La 22e édition du Festival international de Fribourg s'est ouverte vendredi et se clôturera le 24 mars. Entretemps, le FIFF aura programmé 105 films de 58 pays et signé, comme le festival de Locarno et les Journées de Soleure, la Charte pour l'égalité et la diversité.
Pour témoigner de son engagement en faveur des femmes et de la diversité, la section décryptage du Festival organise un événement autour de l'essai collectif "Noire n'est pas mon métier". Publié aux éditions du Seuil en mai 2018, ce manifeste se compose des témoignages de seize comédiennes afro-descendantes. Elles y dénoncent les humiliations et les stéréotypes racistes dont elles ont été victimes dans le milieu du cinéma et de la télévision française, mais aussi dans le monde de la culture en général.
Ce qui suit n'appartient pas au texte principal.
`src/rtl/bin_to_bcd_seq.sv`:
```
// ---------------------------------------------------------------------------
// bin_to_bcd_seq
//
// Multi-cycle binary-to-BCD converter (shift-and-add-3 / double dabble).
// Converts one IN_W-bit unsigned value per request, one bit per clock, and
// publishes DIGITS BCD nibbles. Inputs that do not fit in DIGITS decimal
// digits saturate to all nines and raise ovf. An optional leading-zero mask
// tells the 7-segment driver which digits to leave dark.
//
// Parameters
//   IN_W     binary input width (>= 4)
//   DIGITS   BCD digits published (>= 1)
//   BLANK_LZ 1 = drive the leading-zero blank mask, 0 = blank tied low
//
// Ports
//   clk     system clock, rising edge
//   rst     synchronous reset, active high (aborts a conversion in flight)
//   start   conversion request, only looked at while idle
//   in      binary value, captured when start is accepted
//   busy    conversion in progress, up to and including the done cycle
//   done    one-cycle pulse, digits/blank/ovf updated
//   digits  BCD result, digit k at [4k+3:4k], k=0 is the ones digit
//   blank   bit k set = digit k is a leading zero (bit 0 never set)
//   ovf     input exceeded 10^DIGITS-1, digits saturated to all nines
// ---------------------------------------------------------------------------

// Per-nibble correction: a digit of 5 or more would exceed 9 after the next
// doubling, so pre-add 3 to carry it into the next nibble on the shift.
module bin_to_bcd_add3 (
    input  logic [3:0] d,
    output logic [3:0] q
);
    assign q = (d >= 4'd5) ? d + 4'd3 : d;
endmodule

module bin_to_bcd_seq #(
    parameter int IN_W     = 14,
    parameter int DIGITS   = 4,
    parameter int BLANK_LZ = 1
) (
    input  logic                  clk,
    input  logic                  rst,
    input  logic                  start,
    input  logic [IN_W-1:0]       in,
    output logic                  busy,
    output logic                  done,
    output logic [4*DIGITS-1:0]   digits,
    output logic [DIGITS-1:0]     blank,
    output logic                  ovf
);

    // Scratch nibbles: enough to hold any IN_W-bit value in decimal
    // (IN_W*log10(2) < IN_W/3), never fewer than the published digits. This
    // keeps overflowing inputs from wrapping inside the reduction.
    localparam int NEED_NIB = (IN_W + 2) / 3;
    localparam int SN       = (DIGITS > NEED_NIB) ? DIGITS : NEED_NIB;
    localparam int SW       = 4 * SN;
    localparam int CW       = $clog2(IN_W);
    // Limit arithmetic width: 10x a value capped at 2^IN_W fits in IN_W+4 bits.
    localparam int LW       = IN_W + 5;

    // 10^DIGITS, clamped to 2^IN_W so huge digit counts cannot overflow the
    // constant. A clamp of 2^IN_W can never be reached by an IN_W-bit input,
    // which is exactly the "never overflows" answer.
    function automatic logic [LW-1:0] calc_limit(input int nd);
        logic [LW-1:0] p;
        logic [LW-1:0] cap;
        p        = LW'(1);
        cap      = '0;
        cap[IN_W] = 1'b1;
        for (int i = 0; i < nd; i++) begin
            p = p * LW'(10);
            if (p > cap) p = cap;
        end
        return p;
    endfunction

    localparam logic [LW-1:0]     LIMIT     = calc_limit(DIGITS);
    localparam logic [DIGITS-1:0] BLANK_RST = (BLANK_LZ != 0) ? ~DIGITS'(1) : '0;

    typedef enum logic [1:0] {
        S_IDLE,
        S_SHIFT,
        S_DONE
    } state_t;

    state_t              state_q, state_d;
    logic [IN_W-1:0]     bin_q;
    logic [SW-1:0]       scr_q;
    logic [CW-1:0]       cnt_q;
    logic                ovfp_q;
    logic                done_q;
    logic [4*DIGITS-1:0] digits_q;
    logic [DIGITS-1:0]   blank_q;
    logic                ovf_q;

    logic                accept;
    logic                last_bit;
    logic [SW-1:0]       scr_adj;
    logic [SW+IN_W-1:0]  shifted;
    logic [4*DIGITS-1:0] digits_d;
    logic [DIGITS-1:0]   blank_d;
    logic                allz;

    // A start seen in the done cycle is dropped: the FSM is already back in
    // IDLE there, but the conversion is not finished from the caller's view.
    assign accept   = (state_q == S_IDLE) && start && !done_q;
    assign last_bit = (cnt_q == CW'(IN_W - 1));

    // ---------------------------------------------------------------------
    // Add-3 correction on every scratch nibble, then shift the combined
    // {scratch, binary} register left so the binary MSB enters scratch LSB.
    // ---------------------------------------------------------------------
    for (genvar g = 0; g < SN; g++) begin : g_nib
        bin_to_bcd_add3 u_add3 (
            .d (scr_q[4*g +: 4]),
            .q (scr_adj[4*g +: 4])
        );
    end

    assign shifted = {scr_adj, bin_q} << 1;

    // ---------------------------------------------------------------------
    // Result formatting (valid while in DONE)
    // ---------------------------------------------------------------------
    always_comb begin
        digits_d = ovfp_q ? {DIGITS{4'h9}} : scr_q[4*DIGITS-1:0];
        blank_d  = '0;
        allz     = 1'b1;
        if (BLANK_LZ != 0 && !ovfp_q) begin
            // Walk down from the top digit; a digit is blank only while every
            // digit above it (and itself) is zero. Digit 0 is always shown.
            for (int k = DIGITS - 1; k >= 1; k--) begin
                allz       = allz & (digits_d[4*k +: 4] == 4'h0);
                blank_d[k] = allz;
            end
        end
    end

    // ---------------------------------------------------------------------
    // FSM
    // ---------------------------------------------------------------------
    always_ff @(posedge clk) begin
        if (rst) state_q <= S_IDLE;
        else     state_q <= state_d;
    end

    always_comb begin
        state_d = state_q;
        unique case (state_q)
            S_IDLE:  if (accept)   state_d = S_SHIFT;
            S_SHIFT: if (last_bit) state_d = S_DONE;
            S_DONE:                state_d = S_IDLE;
            default:               state_d = S_IDLE;
        endcase
    end

    // ---------------------------------------------------------------------
    // Datapath and registered outputs
    // ---------------------------------------------------------------------
    always_ff @(posedge clk) begin
        if (rst) begin
            bin_q    <= '0;
            scr_q    <= '0;
            cnt_q    <= '0;
            ovfp_q   <= 1'b0;
            done_q   <= 1'b0;
            digits_q <= '0;
            blank_q  <= BLANK_RST;
            ovf_q    <= 1'b0;
        end else begin
            done_q <= 1'b0;
            unique case (state_q)
                S_IDLE: begin
                    if (accept) begin
                        bin_q  <= in;
                        scr_q  <= '0;
                        cnt_q  <= '0;
                        ovfp_q <= ({{(LW-IN_W){1'b0}}, in} >= LIMIT);
                    end
                end
                S_SHIFT: begin
                    {scr_q, bin_q} <= shifted;
                    cnt_q          <= cnt_q + CW'(1);
                end
                S_DONE: begin
                    digits_q <= digits_d;
                    blank_q  <= blank_d;
                    ovf_q    <= ovfp_q;
                    done_q   <= 1'b1;
                end
                default: ;
            endcase
        end
    end

    assign busy   = (state_q != S_IDLE) || done_q;
    assign done   = done_q;
    assign digits = digits_q;
    assign blank  = blank_q;
    assign ovf    = ovf_q;

endmodule

```
`config.mk`:
```
export PLATFORM = sky130hd
export DESIGN_NAME = bin_to_bcd_seq
export DESIGN_NICKNAME = d
export VERILOG_FILES = /design/src/rtl/bin_to_bcd_seq.sv
export SDC_FILE = /design/constraint.sdc
export NUM_CORES = 1
export LEC_CHECK = 0
export CAP_MARGIN = 20
export CORE_ASPECT_RATIO = 1.1
export CORE_MARGIN = 5
export CORE_UTILIZATION = 24
export CTS_BUF_LIST = sky130_fd_sc_hd__clkbuf_16
export CTS_CLUSTER_SIZE = 20
export DETAILED_ROUTE_END_ITERATION = 8
export DONT_BUFFER_PORTS = 1
export PLACE_DENSITY = 0.39
export SETUP_SLACK_MARGIN = 0.15
export SLEW_MARGIN = 20
export SYNTH_ARGS = -nofsm -noshare
export SYNTH_HDL_FRONTEND = slang
export SYNTH_HIERARCHICAL = 1
export SYNTH_SLANG_ARGS = --single-unit
```
`constraint.sdc`:
```
create_clock -name clk -period 2.8 [get_ports clk]
set_input_delay 0.56 -clock clk [delete_from_list [all_inputs] [get_ports clk]]
set_output_delay 0.56 -clock clk [all_outputs]
set_load 0.005 [all_outputs]
```
==> results.toml <==
[global_routing]
antenna_found_initial = 0
top_usage_layer = "met2"
grt_use_met1 = 0.1261
grt.overflow.total = 0
grt_pass1_wl_um = 10830
use_met2 = 0.1548
grt_pass1_vias = 2088
grt_max_degree = 42
grtUsageTotal = 0.1034
met3_usage = 0.04589

[floorplan]
std_cell_rows = 40
io_pins = 40
dieArea_mm2 = 0.01342
start_util = 0.2452
core_area_mm2 = 0.01096
chipWidth_um = 110.9
die_h_um = 121.0

[pwr]
pwr-share-clk = 0.485
power.density_mw_per_mm2 = 630.8
p_switching_uw = 448.9
p_total_mw = 1.924
irDropWorstVdd_mv = 0.2051
p_seq_frac = 0.453
combPwrFrac = 0.061
swShare = 0.2333
p_leak_nw = 1.144
power.internal_mw = 1.475

[clock_tree]
cts-hold-fix-buffers = 0
cts_setup_buffers = 0
clkSinkCount = 58
clk_pin_slew_ns = 0.05
cts.repair.resized = 0
clk-insertion-delay-late_ns = 0.33
htreeDepth = 3
cts_tree = "built"
root_buffer = "clkbuf_16"
cts.path.max_buffers = 2
cts_buffers = 9

[worst_hold_path]
hold_path_depth = 1
hp-class = "input pin to flip-flop"

[timing]
finalCritPeriodShare = 0.6544
setup_violations = 0
whs_ns = 0.3067
slew_headroom = 0.4184
finalMaxSlewViolations = 0
fin_crit_ns = 1.832
max_clock_freq_ghz = 0.5458
fin_skew_ns = 0.004583
worst-slew-pin-transition_ns = 0.8723
finalHoldViolations = 0
finalSetupTns_ns = 0
rsz0062_at_grt = "false"

[run_status]
run_status = "complete, no violations"

[worst_setup_path]
endpoint_kind = "flip-flop"
reg2reg_depth = 4
criticalPathCategory = "flip-flop to flip-flop"
critPathMaxFanout = 15
cp.arrival_ns = 2.06
cp.required_ns = 3.03
critPathLaunchType = "flip-flop"

[drt]
routed_wl_um = 6639
drc = 0
drt_iter0_drc = 86
via_count = 2145
wl_per_cell_um = 14.50
postRouteAntennaNets = 0
vias_per_cell = 4.683
dr.pass1.iters = 4

[placement]
io_buffers = 0
hpwl_um = 4429
gp_congestion = 0.7469

[synthesis]
synthesis.yosys.warnings = 6
syn_area_per_cell_um2 = 8.587
synth_nets = 340
syn_inst = 313
syn-cell-area_mm2 = 0.002688

[finish]
nets = 334
area_growth_pct = 13.50
drive_above_1_share = 0.08360
antenna_cells = 0

[run]
maxCapViolations = 0
## power by group through the flow
stage / clock network, mW / logic (mW) / registers [mW]
after floorplan: 0 / 0.111 / 0.880
after global placement: 0 / 0.120 / 0.888
after detailed placement: 0 / 0.121 / 0.888
after CTS: 0.960 / 0.121 / 0.872
after global routing: 1.00 / 0.134 / 0.875
final: 0.934 / 0.118 / 0.872
## routing by layer
layer  part of all wire  vias up
li1                   -     1092
met1               0.48     1008
met2               0.43       33
met3              0.064       12
met4              0.019        0
met5                  0        -
## layout make-up
cell class | count | area [um2]
fill | 1186 | 7910
multi-input combinational | 222 | 1373
sequential | 58 | 1161
clock buffer | 9 | 225.2
tap | 147 | 183.9
timing repair buffer | 6 | 45.04
inverter | 10 | 37.54
clock inverter | 6 | 25.02
## worst paths after layout
| kind | from | endpoint | slack (ns) |
|---|---|---|---|
| min | rst | bin_q[2] | 0.31 |
| max | state_q[1] | bin_q[12] | 0.97 |
| max reg2reg | state_q[1] | bin_q[12] | 0.97 |
| min reg2reg | digits[6] | digits[6] | 0.46 |
## cells in the final DEF (no fill, tap or decap), types with 6 or more instances in the layout
cell	count
nand3b_1	8
nand2b_1	10
nand2_1	57
a311oi_1	12
a21oi_1	17
a22o_1	16
ha_1	10
buf_4	6
clkbuf_16	9
nand3_1	7
o21ai_0	10
nor2_1	12
dfxtp_1	58
nor3_1	23
inv_1	10
## worst max-delay path, stage by stage (launching register included)
cell and delay, ns:
dfxtp_1 0.49, nand2b_1 0.34, buf_4 0.27, nand2_1 0.31
a311oi_1 0.32
## through the flow
stage / area [um2] / utilization / cells / setup WS [ns]
3_3_place_gp: 2798 / 0.2553 / 443 / 0.7944
6_report: 3050 / 0.2783 / 458 / 0.9677
3_5_place_dp: 2800 / 0.2555 / 443 / 0.9242
5_1_grt: 3050 / 0.2783 / 458 / 0.7611
2_1_floorplan: 2688 / - / 313 / 1.220
4_1_cts: 3050 / 0.2783 / 458 / 0.9262
## flip-flops by register name, summed over array words and instances (netlist names), 2 cells and up
register  flops
bin_q        14
scr_q        16
state_q       2
digits       16
cnt_q         4
blank         3
No activity file was read; power rests on OpenSTA's default activity.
Une liste de films très éclectique
L'idée du FIFF est simple: chacune des seize auteures de ce manifeste a choisi une oeuvre qui évoque la réalité de la femme noire ou métisse. Parmi les invitées, l'actrice et réalisatrice Magaajyia Silberfeld, 24 ans, Nigérienne par sa mère, Française et juive polonaise par son père.
Curatrice de cet événement, elle parle d'une liste très hétéroclite. Pour sa part, elle a choisi "Al'lèèssi...une actrice africaine" (2004), de Rahmatou Keïta, premier documentaire africain à avoir été retenu en sélection officielle au Festival de Cannes.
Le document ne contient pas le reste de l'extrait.